La désorganisation de la production va constituer un tournant dans la Commune de Shanghai et dans la GRC en général, un moment charnière. L’effondrement, dans la violence, de l’ancien appareil de contrôle, l’agitation politique, la désorganisation du cadre bureaucratique de la production et de la vie sociale ont pu créer des espaces de débat et d’initiative et éveiller le désir d’une société différente. Hua Linsahn, garde rouge rebelle à Guilin, décrit l’agitation dans les usines  : « Les ouvriers exigeaient de participer à toutes les délibérations importantes. On aurait dit qu’ils avaient soif de rattraper les années perdues pendant lesquelles ils n’avaient pas eu droit à la parole. ». À Shanghai même, une faction rebelle demanda l’abolition de toutes les hiérarchies. « Nous n’avons pas besoin de directeurs, nous sommes tous égaux » et « Tous ceux qui détiennent le pouvoir doivent être mis de côté car ils ne valent pas grand-chose et nous pouvons nous charger de leur tâche. » Jiang reconnaît que ce texte, bien que provenant d’une faction minoritaire, « correspondait à l’état d’esprit de bien des rebelles, [et] eut une énorme influence ». C’est pour cela qu’il rencontra l’opposition de la direction maoïste, car il mettait en danger l’alliance avec les cadres.

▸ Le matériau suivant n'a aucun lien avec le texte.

==> src/rtl/burst_pkg.sv <==
// Shared definitions for the 16-bit burst request interface.
// Used by sdram_burst_responder and by the initiator cache.
package burst_pkg;

    // Responder FSM states
    typedef enum logic [2:0] {
        ST_IDLE     = 3'd0,
        ST_DELAY    = 3'd1,
        ST_READ     = 3'd2,
        ST_WRCAP    = 3'd3,
        ST_WRCOMMIT = 3'd4
    } state_e;

    localparam int unsigned LINE_WORDS      = 4;
    localparam int unsigned BURST_HALFWORDS = 8;
    localparam int unsigned MIN_LATENCY     = 2;

    localparam int unsigned HALF_W     = 16;
    localparam int unsigned WORD_W     = 32;
    localparam int unsigned BUS_ADDR_W = 32;
    localparam int unsigned CNT_W      = 4;   // delay counter width
    localparam int unsigned HW_IDX_W   = 3;   // halfword index within a burst
    localparam int unsigned WORD_IDX_W = 2;   // word index within a line

endpackage

==> src/rtl/sdram_burst_responder_if.sv <==
// Burst request bus between the cache (master) and the memory responder (slave).
//   sdram_req/sdram_rw/sdram_addr : request, direction (1 = line read), byte address
//   data_to_sdram                 : write halfwords, high half first
//   data_from_sdram               : read halfwords
//   sdram_fill                    : per-halfword data strobe
//   busy                          : responder is working on a burst
interface sdram_burst_responder_if;
    import burst_pkg::*;

    logic                  sdram_req;
    logic                  sdram_rw;
    logic [BUS_ADDR_W-1:0] sdram_addr;
    logic [HALF_W-1:0]     data_to_sdram;
    logic [HALF_W-1:0]     data_from_sdram;
    logic                  sdram_fill;
    logic                  busy;

    modport master (
        output sdram_req, sdram_rw, sdram_addr, data_to_sdram,
        input  data_from_sdram, sdram_fill, busy
    );

    modport slave (
        input  sdram_req, sdram_rw, sdram_addr, data_to_sdram,
        output data_from_sdram, sdram_fill, busy
    );

endinterface

==> src/rtl/sdram_burst_responder.sv <==
// Memory-side responder for the burst request bus. A line read returns the four
// words of a 16-byte line as eight halfwords, critical word first, wrapping in
// the line; a word write captures two halfwords and commits one memory write.
// Ports:
//   clk, reset    : clock, asynchronous active-low reset
//   bus           : burst request bus (slave side)
//   mem_addr      : word address to the synchronous memory
//   mem_rd, mem_q : read enable, read data returned the following cycle
//   mem_we, mem_d : one-cycle write enable and write data
module sdram_burst_responder
    import burst_pkg::*;
#(
    parameter int unsigned ADDR_WIDTH = 16,
    parameter int unsigned LATENCY    = 3     // legal range 2..15
) (
    input  logic                  clk,
    input  logic                  reset,
    sdram_burst_responder_if.slave bus,
    output logic [ADDR_WIDTH-3:0] mem_addr,
    output logic                  mem_rd,
    input  logic [WORD_W-1:0]     mem_q,
    output logic                  mem_we,
    output logic [WORD_W-1:0]     mem_d
);

    localparam int unsigned LINE_W = ADDR_WIDTH - 4;
    localparam logic [CNT_W-1:0] CNT_LOAD = CNT_W'(LATENCY - 1);
    localparam logic [HW_IDX_W-1:0] HW_LAST = HW_IDX_W'(BURST_HALFWORDS - 1);

    state_e state, state_nxt;

    logic [CNT_W-1:0]      cnt, cnt_nxt;
    logic [HW_IDX_W-1:0]   hw, hw_nxt;
    logic [WORD_IDX_W-1:0] start_word;
    logic [LINE_W-1:0]     line;
    logic                  rw;
    logic [HALF_W-1:0]     lo_hold, lo_hold_nxt;

    logic [HALF_W-1:0]     data_nxt;
    logic                  fill_nxt;
    logic                  busy_nxt;
    logic [ADDR_WIDTH-3:0] mem_addr_nxt;
    logic                  mem_rd_nxt;
    logic                  mem_we_nxt;
    logic [WORD_W-1:0]     mem_d_nxt;

    // Only ADDR_WIDTH-1:2 is decoded; the rest of the byte address aliases.
    logic unused_addr_bits;
    assign unused_addr_bits = ^bus.sdram_addr;

    // State register
    always_ff @(posedge clk or negedge reset) begin
        if (!reset) state <= ST_IDLE;
        else        state <= state_nxt;
    end

    // Next-state logic
    always_comb begin
        state_nxt = state;
        case (state)
            ST_IDLE:     if (bus.sdram_req) state_nxt = ST_DELAY;
            ST_DELAY:    if (cnt == '0) state_nxt = rw ? ST_READ : ST_WRCAP;
            ST_READ:     if (hw == HW_LAST) state_nxt = ST_IDLE;
            ST_WRCAP:    if (hw[0]) state_nxt = ST_WRCOMMIT;
            ST_WRCOMMIT: state_nxt = ST_IDLE;
            default:     state_nxt = ST_IDLE;
        endcase
    end

    // Output / datapath next values (registered below)
    always_comb begin
        cnt_nxt      = cnt;
        hw_nxt       = hw;
        lo_hold_nxt  = lo_hold;
        data_nxt     = bus.data_from_sdram;
        fill_nxt     = 1'b0;
        busy_nxt     = (state_nxt != ST_IDLE);
        mem_addr_nxt = mem_addr;
        mem_rd_nxt   = 1'b0;
        mem_we_nxt   = 1'b0;
        mem_d_nxt    = mem_d;

        case (state)
            ST_IDLE: begin
                cnt_nxt = CNT_LOAD;
                // At the minimum latency the first read must go out with the sample.
                if (bus.sdram_req && bus.sdram_rw && (CNT_LOAD == CNT_W'(1))) begin
                    mem_rd_nxt   = 1'b1;
                    mem_addr_nxt = bus.sdram_addr[ADDR_WIDTH-1:2];
                end
            end

            ST_DELAY: begin
                if (cnt != '0) begin
                    cnt_nxt = cnt - CNT_W'(1);
                    // Read of the critical word lands two cycles before the first fill.
                    if (rw && (cnt == CNT_W'(2))) begin
                        mem_rd_nxt   = 1'b1;
                        mem_addr_nxt = {line, start_word};
                    end
                end else begin
                    hw_nxt   = '0;
                    fill_nxt = 1'b1;
                    if (rw) begin
                        data_nxt     = mem_q[WORD_W-1:HALF_W];
                        lo_hold_nxt  = mem_q[HALF_W-1:0];
                        mem_rd_nxt   = 1'b1;
                        mem_addr_nxt = {line, start_word + WORD_IDX_W'(1)};
                    end
                end
            end

            ST_READ: begin
                if (hw != HW_LAST) begin
                    hw_nxt   = hw + HW_IDX_W'(1);
                    fill_nxt = 1'b1;
                    if (!hw[0]) begin
                        data_nxt = lo_hold;
                    end else begin
                        data_nxt    = mem_q[WORD_W-1:HALF_W];
                        lo_hold_nxt = mem_q[HALF_W-1:0];
                        // Prefetch the word after the one being presented; the last word needs none.
                        if (hw != HW_IDX_W'(5)) begin
                            mem_rd_nxt   = 1'b1;
                            mem_addr_nxt = {line, start_word + hw[2:1] + WORD_IDX_W'(2)};
                        end
                    end
                end
            end

            ST_WRCAP: begin
                if (!hw[0]) begin
                    mem_d_nxt[WORD_W-1:HALF_W] = bus.data_to_sdram;
                    hw_nxt   = HW_IDX_W'(1);
                    fill_nxt = 1'b1;
                end else begin
                    mem_d_nxt[HALF_W-1:0] = bus.data_to_sdram;
                    mem_we_nxt   = 1'b1;
                    mem_addr_nxt = {line, start_word};
                end
            end

            default: ;
        endcase
    end

    // Request capture, counters and registered outputs
    always_ff @(posedge clk or negedge reset) begin
        if (!reset) begin
            cnt                 <= '0;
            hw                  <= '0;
            start_word          <= '0;
            line                <= '0;
            rw                  <= 1'b0;
            lo_hold             <= '0;
            bus.data_from_sdram <= '0;
            bus.sdram_fill      <= 1'b0;
            bus.busy            <= 1'b0;
            mem_addr            <= '0;
            mem_rd              <= 1'b0;
            mem_we              <= 1'b0;
            mem_d               <= '0;
        end else begin
            if ((state == ST_IDLE) && bus.sdram_req) begin
                line       <= bus.sdram_addr[ADDR_WIDTH-1:4];
                start_word <= bus.sdram_addr[3:2];
                rw         <= bus.sdram_rw;
            end
            cnt                 <= cnt_nxt;
            hw                  <= hw_nxt;
            lo_hold             <= lo_hold_nxt;
            bus.data_from_sdram <= data_nxt;
            bus.sdram_fill      <= fill_nxt;
            bus.busy            <= busy_nxt;
            mem_addr            <= mem_addr_nxt;
            mem_rd              <= mem_rd_nxt;
            mem_we              <= mem_we_nxt;
            mem_d               <= mem_d_nxt;
        end
    end

endmodule

==> src/flat_wrapper.sv <==
// flat-port wrapper written by rule: the top's interface ports become plain ports
module sdram_burst_responder_flat import burst_pkg::*;
#(
    parameter int unsigned ADDR_WIDTH = 16,
    parameter int unsigned LATENCY    = 3                         
)
  (clk, reset, mem_addr, mem_rd, mem_q, mem_we, mem_d, bus_sdram_req, bus_sdram_rw, bus_sdram_addr, bus_data_to_sdram, bus_data_from_sdram, bus_sdram_fill, bus_busy);
  sdram_burst_responder_if bus_i ();
  input  logic clk;
  input  logic reset;
  output logic [ADDR_WIDTH-3:0] mem_addr;
  output logic mem_rd;
  input  logic [WORD_W-1:0] mem_q;
  output logic mem_we;
  output logic [WORD_W-1:0] mem_d;
  input wire logic [$bits(bus_i.sdram_req)-1:0] bus_sdram_req;
  input wire logic [$bits(bus_i.sdram_rw)-1:0] bus_sdram_rw;
  input wire logic [$bits(bus_i.sdram_addr)-1:0] bus_sdram_addr;
  input wire logic [$bits(bus_i.data_to_sdram)-1:0] bus_data_to_sdram;
  output wire logic [$bits(bus_i.data_from_sdram)-1:0] bus_data_from_sdram;
  output wire logic [$bits(bus_i.sdram_fill)-1:0] bus_sdram_fill;
  output wire logic [$bits(bus_i.busy)-1:0] bus_busy;
  assign bus_i.sdram_req = bus_sdram_req;
  assign bus_i.sdram_rw = bus_sdram_rw;
  assign bus_i.sdram_addr = bus_sdram_addr;
  assign bus_i.data_to_sdram = bus_data_to_sdram;
  assign bus_data_from_sdram = bus_i.data_from_sdram;
  assign bus_sdram_fill = bus_i.sdram_fill;
  assign bus_busy = bus_i.busy;
  sdram_burst_responder #(.ADDR_WIDTH(ADDR_WIDTH), .LATENCY(LATENCY)) u_core (.clk(clk), .reset(reset), .bus(bus_i), .mem_addr(mem_addr), .mem_rd(mem_rd), .mem_q(mem_q), .mem_we(mem_we), .mem_d(mem_d));
endmodule
==> config.mk <==
export PLATFORM = sky130hd
export DESIGN_NAME = sdram_burst_responder_flat
export DESIGN_NICKNAME = d
export VERILOG_FILES = /design/src/rtl/burst_pkg.sv /design/src/rtl/sdram_burst_responder_if.sv /design/src/rtl/sdram_burst_responder.sv /design/src/flat_wrapper.sv
export SDC_FILE = /design/constraint.sdc
export NUM_CORES = 1
export LEC_CHECK = 0
export ABC_AREA = 1
export CORE_AREA = 2 2 118 120
export DETAILED_ROUTE_END_ITERATION = 16
export DIE_AREA = 0 0 120 122
export PLACE_DENSITY = 0.59
export REMOVE_ABC_BUFFERS = 1
export SLEW_MARGIN = 30
export SYNTH_ARGS = -nofsm -noshare
export SYNTH_HDL_FRONTEND = slang
export SYNTH_SLANG_ARGS = --single-unit
==> constraint.sdc <==
create_clock -name clk -period 3.1 [get_ports clk]
set_input_delay 0.465 -clock clk [delete_from_list [all_inputs] [get_ports clk]]
set_output_delay 0.465 -clock clk [all_outputs]
set_load 0.01 [all_outputs]
==> results_dict.tcl, run 1 <==
set metrics [dict create \
    status "finished clean" \
    arrival_ns 2.39 \
    synth_warnings 0 \
    cts_tree "built" \
    critPathMaxStageDelay_ns 0.56 \
    post_drt_wl_per_cell_um 12.67 \
    fin_skew_ns 0.01139 \
    max-cap-violations 0 \
    rsz0062_at_grt "no" \
    start_util_pct 34.12 \
    h-tree-depth 3 \
    clock-sinks 107 \
    cp-end-kind "flip-flop" \
    tns_ns 0 \
    path_class "flip-flop to flip-flop" \
    synth_top_cell_area_share_pct 58.10 \
    post_cts_buffers 0 \
    grtUsageTotal_pct 15.43 \
    grt_overflow_total 0 \
    max_slew_margin_pct 43.83 \
    final-hold-violation-count 0 \
    clk_latency_ns 0.34 \
    grt_pass1_wl_um 17880 \
    routed_via_density 4.486 \
    ys_ff_latch 107 \
    syn_area_mm2 0.004608 \
    vdd_drop_max_uv 402.7 \
    root_buffer "clkbuf_16" \
    ys_seq_area_share_pct 58.10 \
    drt_first_pass_iters 4 \
    required_ns 3.33 \
    critical_path.top_delay_family "simple AND/OR/NAND/NOR gates" \
    die_h_um 122 \
    clock_path_buffers 2 \
    synthTopCellsByArea "dfrtp_1 (58%), nand2_1 (22%), o21ai_0 (6.1%)" \
    layout_common_cells "nand2_1 (267), clkdlybuf4s50_1 (130), dfrtp_1 (107)" \
    yosysUniqueCellTypes 25 \
    cts_hold_buf 0 \
    antenna_found_initial 0 \
    crit_buf_inv 1 \
    first_iter_violations 192 \
    report.final.slew_viol_count 0 \
    layout.nets 768 \
    die_w_um 120 \
    cts_buffers 9 \
    syn_avg_cell_area_um2 8.318 \
    reg2reg_slack_ns 0.94 \
    drive_gt1_share_pct 5.417 \
    dr_total_vias 3871 \
    setup_viol 0 \
    critPathMostFrequentCell "nand2_1" \
    core-area_mm2 0.01350 \
    crit_chain "nor2_2, nand2_2, nor2_4, inv_2, nand4_2, nand2_1, nand2_1" \
    final_common_cell "nand2_1" \
    row_count 43 \
    cpMaxStageDelayCell "nand4_2" \
    cp_max_fo 34 \
    p_total_mw 6.556 \
    syn_inst 554 \
    ant_nets 0 \
    dp_hpwl_um 7424 \
    hold_path.class "primary input to async pin" \
    clk_pin_slew_worst_paths_ns 0.07 \
    insertedDiodeCount 0 \
    ios 150 \
    post-route-period-util_pct 69.75 \
    grt_max_degree 63 \
    port_buffers 131 \
    drc 0 \
    fin_crit_ns 2.162 \
    startpoint_type "flip-flop" \
    fp.dieArea_mm2 0.01464 \
    powerDensity_mw_per_mm2 1028 \
    p_leak_nw 3.196 \
    routed_wl_um 10930 \
    worstMarginPinSlew_ns 0.8416 \
    place_congestion 0.7413 \
    cts_resized 0 \
    syn2layout_area_growth_pct 38.42 \
    yosysTopAreaCell "dfrtp_1" \
    fmax_ghz 0.4625 \
    first_global_vias 3663 \
    hold_ws_ns 0.1205 \
]
-- metal layers --
layer,vias to the layer above,GRT usage [%],wire length (µm)
met3,7,3.699,496
met1,1817,19.94,4939
li1,1970,-,-
met5,-,0,0
met2,77,25.57,5370
met4,0,5.074,127
-- cells in the mapped netlist, drive strengths merged --
master,instances
buf,11
inv,43
ha,6
nor2,14
a31oi,1
nand2,271
nor3,1
nand3,28
nand4,2
o21ai,58
dfrtp,107
nand3b,1
clkbuf,9
a21oi,1
o22ai,1
-- cell families (layout without fill, tap and decap cells) --
logic type / count (synthesis) / after routing / synth area share (%)
compound gates: 61 / 61 / 6.761
fa+ha+maj: 6 / 6 / 1.629
buf+inv: 63 / 192 / 5.539
flops: 107 / 107 / 58.10
simple gates: 317 / 317 / 27.97
-- flip-flops by register name, summed over array words and instances, names as in the netlist --
signal	count
u_core.cnt	4
u_core.bus.sdram_fill	1
u_core.lo_hold	16
u_core.rw	1
u_core.mem_addr	14
u_core.line	12
u_core.state	3
u_core.mem_rd	1
u_core.hw	3
u_core.mem_d	32
u_core.bus.busy	1
u_core.mem_we	1
u_core.bus.data_from_sdram	16
u_core.start_word	2
-- power by group --
part	switching, mW	total [mW]	internal, mW
Combinational	1.65	2.96	1.31
Clock	0.510	1.16	0.654
Sequential	0.367	2.43	2.07
-- through the flow --
step                utilization (%)  worst slack [ns]  instances  instance area (µm²)
CTS                           47.23            0.8846        863                 6379
global route                  47.23            0.6361        863                 6379
floorplan                         -             1.385        534                 4514
detailed placement            44.99            0.8984        847                 6076
finish                        47.23            0.9378        863                 6379
global placement              44.99            0.9369        847                 6076
-- worst paths after layout --
check                                     end  cells past startpoint               start
max                        u_core.lo_hold[12]                      7     u_core.state[0]
min                           u_core.state[1]                      1               reset
max reg2reg                u_core.lo_hold[12]                      7     u_core.state[0]
min reg2reg                u_core.mem_addr[4]                      2  u_core.mem_addr[4]
max in group asynchronous  u_core.lo_hold[14]                      2               reset
min in group clk           u_core.mem_addr[4]                      2  u_core.mem_addr[4]
-- final cells by class --
class / count / area, µm²
inverter: 43 / 161.4
sequential: 107 / 2678
clock buffer: 11 / 242.7
clock inverter: 5 / 60.06
tap: 180 / 225.2
multi-input combinational: 384 / 1675
fill: 1316 / 7126
timing repair buffer: 133 / 1336
Note: power is estimated with default switching activity, not from simulation.
==> inputs of run 2 (changes only) <==
Clock period 3.1 ns to 2.2 ns, I/O delays scaled along.
==> run 2 against run 1 <==
Compared with the run above: sequential power is 42% higher; non-clock buffer count is 10 higher; final cell count is 1.2% higher; first-iteration DRC count is 22% higher; sequential cell count stayed put; largest cell class unchanged.
==> results_dict.tcl, run 2 (same netlist as run 1, synthesis figures left out) <==
set metrics [dict create \
    p_total_mw 9.388 \
    cp_max_fo 16 \
    clk_latency_ns 0.34 \
    setup_viol 0 \
    ant_nets 0 \
    port_buffers 131 \
    report.final.slew_viol_count 0 \
    worstMarginPinSlew_ns 0.8337 \
    routed_wl_um 10990 \
    critPathMaxStageDelay_ns 0.46 \
    drive_gt1_share_pct 6.782 \
    h-tree-depth 3 \
    hold_path.class "primary input to async pin" \
    status "finished clean" \
    grt_max_degree 73 \
    cp-end-kind "flip-flop" \
    routed_via_density 4.496 \
    fmax_ghz 0.5252 \
    cts_buffers 9 \
    grt_overflow_total 0 \
    grt_pass1_wl_um 18240 \
    post-route-period-util_pct 86.55 \
    core-area_mm2 0.01350 \
    p_leak_nw 3.246 \
    largest_reg_flops 32 \
    rsz0062_at_grt "no" \
    critical_path.top_delay_family "simple AND/OR/NAND/NOR gates" \
    die_w_um 120 \
    reg_top3 "u_core.mem_d x32, u_core.bus.data_from_sdram x16, u_core.lo_hold x16" \
    layout_common_cells "nand2_1 (267), clkdlybuf4s50_1 (130), dfrtp_1 (107)" \
    cts_tree "built" \
    drt_first_pass_iters 4 \
    final-hold-violation-count 0 \
    dp_hpwl_um 7501 \
    place_congestion 0.7718 \
    clock_path_buffers 2 \
    post_drt_wl_per_cell_um 12.59 \
    fin_crit_ns 1.904 \
    grtUsageTotal_pct 15.73 \
    clock-sinks 107 \
    vdd_drop_max_uv 563.2 \
    fp.dieArea_mm2 0.01464 \
    dr_total_vias 3925 \
    first_iter_violations 235 \
    cts_resized 0 \
    start_util_pct 34.12 \
    setup_ws_ns 0.2960 \
    path_class "flip-flop to flip-flop" \
    layout.nets 778 \
    antenna_found_initial 0 \
    row_count 43 \
    powerDensity_mw_per_mm2 1452 \
    cpMaxStageDelayCell "nand4_2" \
    crit_buf_inv 1 \
    crit_chain "inv_1, ha_1, nand2_1, o21ai_2, nand4_2, nand2_1, nand2_1" \
    root_buffer "clkbuf_16" \
    clk_pin_slew_worst_paths_ns 0.07 \
    drc 0 \
    max_slew_margin_pct 44.36 \
    ios 150 \
    first_global_vias 3809 \
    max-cap-violations 0 \
    critPathMostFrequentCell "nand2_1" \
    required_ns 2.43 \
    pre_cts_ws_ns 0.3308 \
    die_h_um 122 \
    insertedDiodeCount 0 \
    final_common_cell "nand2_1" \
    top_register "u_core.mem_d" \
    startpoint_type "flip-flop" \
    syn2layout_area_growth_pct 40.29 \
    fin_skew_ns 0.006177 \
    arrival_ns 2.14 \
    tns_ns 0 \
]
[run 2: worst paths after layout]
kind | slack, ns | from | cells past startpoint | endpoint
max | 0.30 | u_core.cnt[0] | 7 | u_core.lo_hold[6]
min | 0.47 | reset | 2 | u_core.mem_d[4]
max reg2reg | 0.30 | u_core.cnt[0] | 7 | u_core.lo_hold[6]
min reg2reg | 0.47 | u_core.line[0] | 2 | u_core.line[0]
max in group asynchronous | 1.02 | reset | 3 | u_core.lo_hold[14]
min in group clk | 0.47 | u_core.line[0] | 2 | u_core.line[0]
[run 2: through the flow]
stage          util, %  instances  cell area [µm²]  hold WS, ns
3_3_place_gp     45.49        856             6143       0.2895
6_report         47.87        873             6465       0.4663
4_1_cts          47.87        873             6465       0.4765
2_1_floorplan        -        534             4514      0.03441
3_5_place_dp     45.49        856             6143       0.2915
5_1_grt          47.87        873             6465       0.4950
[run 2: what timing repair did]
item | 4_1_cts | 5_1_grt
setup buffers | 0 | 0
hold buffers | 1 | 0
hold endpoints to repair | 27 | 0
[run 2: power breakdown]
part           internal, mW  switching (mW)
Clock                 0.924           0.729
Combinational          1.94            2.36
Sequential             2.91           0.530
Total                  5.77            3.62
[run 2: area by class of cell]
class	instances	area, µm²
fillers	1305	7039
inverters	43	161.4
flip-flops and latches	107	2678
repair buffers	143	1414
well taps	180	225.2
multi-input cells	384	1675
clock buffers	10	239.0
clock inverters	6	72.57
[run 2: routing by layer]
metal,up-vias,global-route usage (%),share of wire [%]
li1,1982,-,-
met1,1845,20.53,46
met2,91,25.57,48
met3,7,4.260,5.4
met4,0,4.926,0.79
met5,-,0,0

L’apparition de ces tendances rebelles, revendiquant la démocratie directe, critiquant la hiérarchie, la bureaucratie, firent exploser le projet initial de la GRC. Un mouvement spontané avec une dynamique propre faisait irruption dans un mouvement bureaucratiquement contrôlé. Or, le livre de Jiang est construit sur l’identification entre la GRC et le projet de Mao, et l’importance de cette évolution inattendue lui échappe, il n’en mesure pas la portée. Il faut lire des témoignages comme celui de Hua Linshan, pour saisir le processus d’éveil de l’esprit critique, qui va jusqu’à douter de l’infaillibilité de Mao  : « C’est alors seulement que j’eus l’impression de découvrir le véritable but de la Révolution culturelle  : effacer tous ces abus et toutes ces corruptions, bâtir une société nouvelle où le peuple pourrait conserver le bien commun qui lui appartenait. Ce point de vue […] je devais par la suite le maintenir envers et contre tous, y compris, à la fin, contre ses initiateurs. »

C’est la période la plus passionnante de la GRC, celle où des principes émancipateurs commençaient à prendre le dessus sur les luttes bureaucratiques. La refonte de l’État par le biais des mobilisations de masse risquait de se muer en révolution sociale et d’emporter le contrôle du parti sur la société. « Mao s’est aperçu qu’il perdait le contrôle de la Chine, des villes et que le parti risquait la destruction puisque aucun cadre ne serait mandaté par les masses. [7] ». Ayant démoli ses adversaires, Mao détenait le pouvoir sans partage, il lui fallut désormais écraser les « rebelles » qui lui échappaient. Alors, « pour reprendre ce pouvoir que nous avions conquis en janvier, le Centre [le groupe de Mao] fit appel à l’Armée populaire de libération [8] ». Un nouveau massacre vint s’ajouter aux précédents.

Jiang aborde cette répression avec prudence en se rangeant du côté de Mao, le couvrant par là même. À la question de l’autogouvernement, suggéré par les « rebelles », il oppose la vieille thèse social-démocrate de l’incapacité des travailleurs à se rendre maîtres de leur émancipation. « Si la conscience de classe des travailleurs n’est pas assez mûre pour comprendre que leur émancipation est étroitement liée à celle de l’humanité tout entière, alors les masses œuvreront dans leur seul intérêt. » Et, aussi, « Jusqu’à présent, quasiment tous les prétendus autogouvernements des travailleurs sont devenus des outils corporatistes et économistes […] ou bien des instruments de restauration capitaliste. » Pour expliquer, après janvier 1967, l’écrasement par l’armée des factions rebelles – qualifiées d’« anarchistes » –, Jiang convoque Lénine et sa Maladie infantile du communisme  : « L’anarchisme est une sorte de punition pour les péchés opportunistes du mouvement ouvrier. Tel était bien le cas pour le mouvement étudiant à Shanghai. » Tout se justifie. Le mythe maoïste de la GRC est sauvegardé.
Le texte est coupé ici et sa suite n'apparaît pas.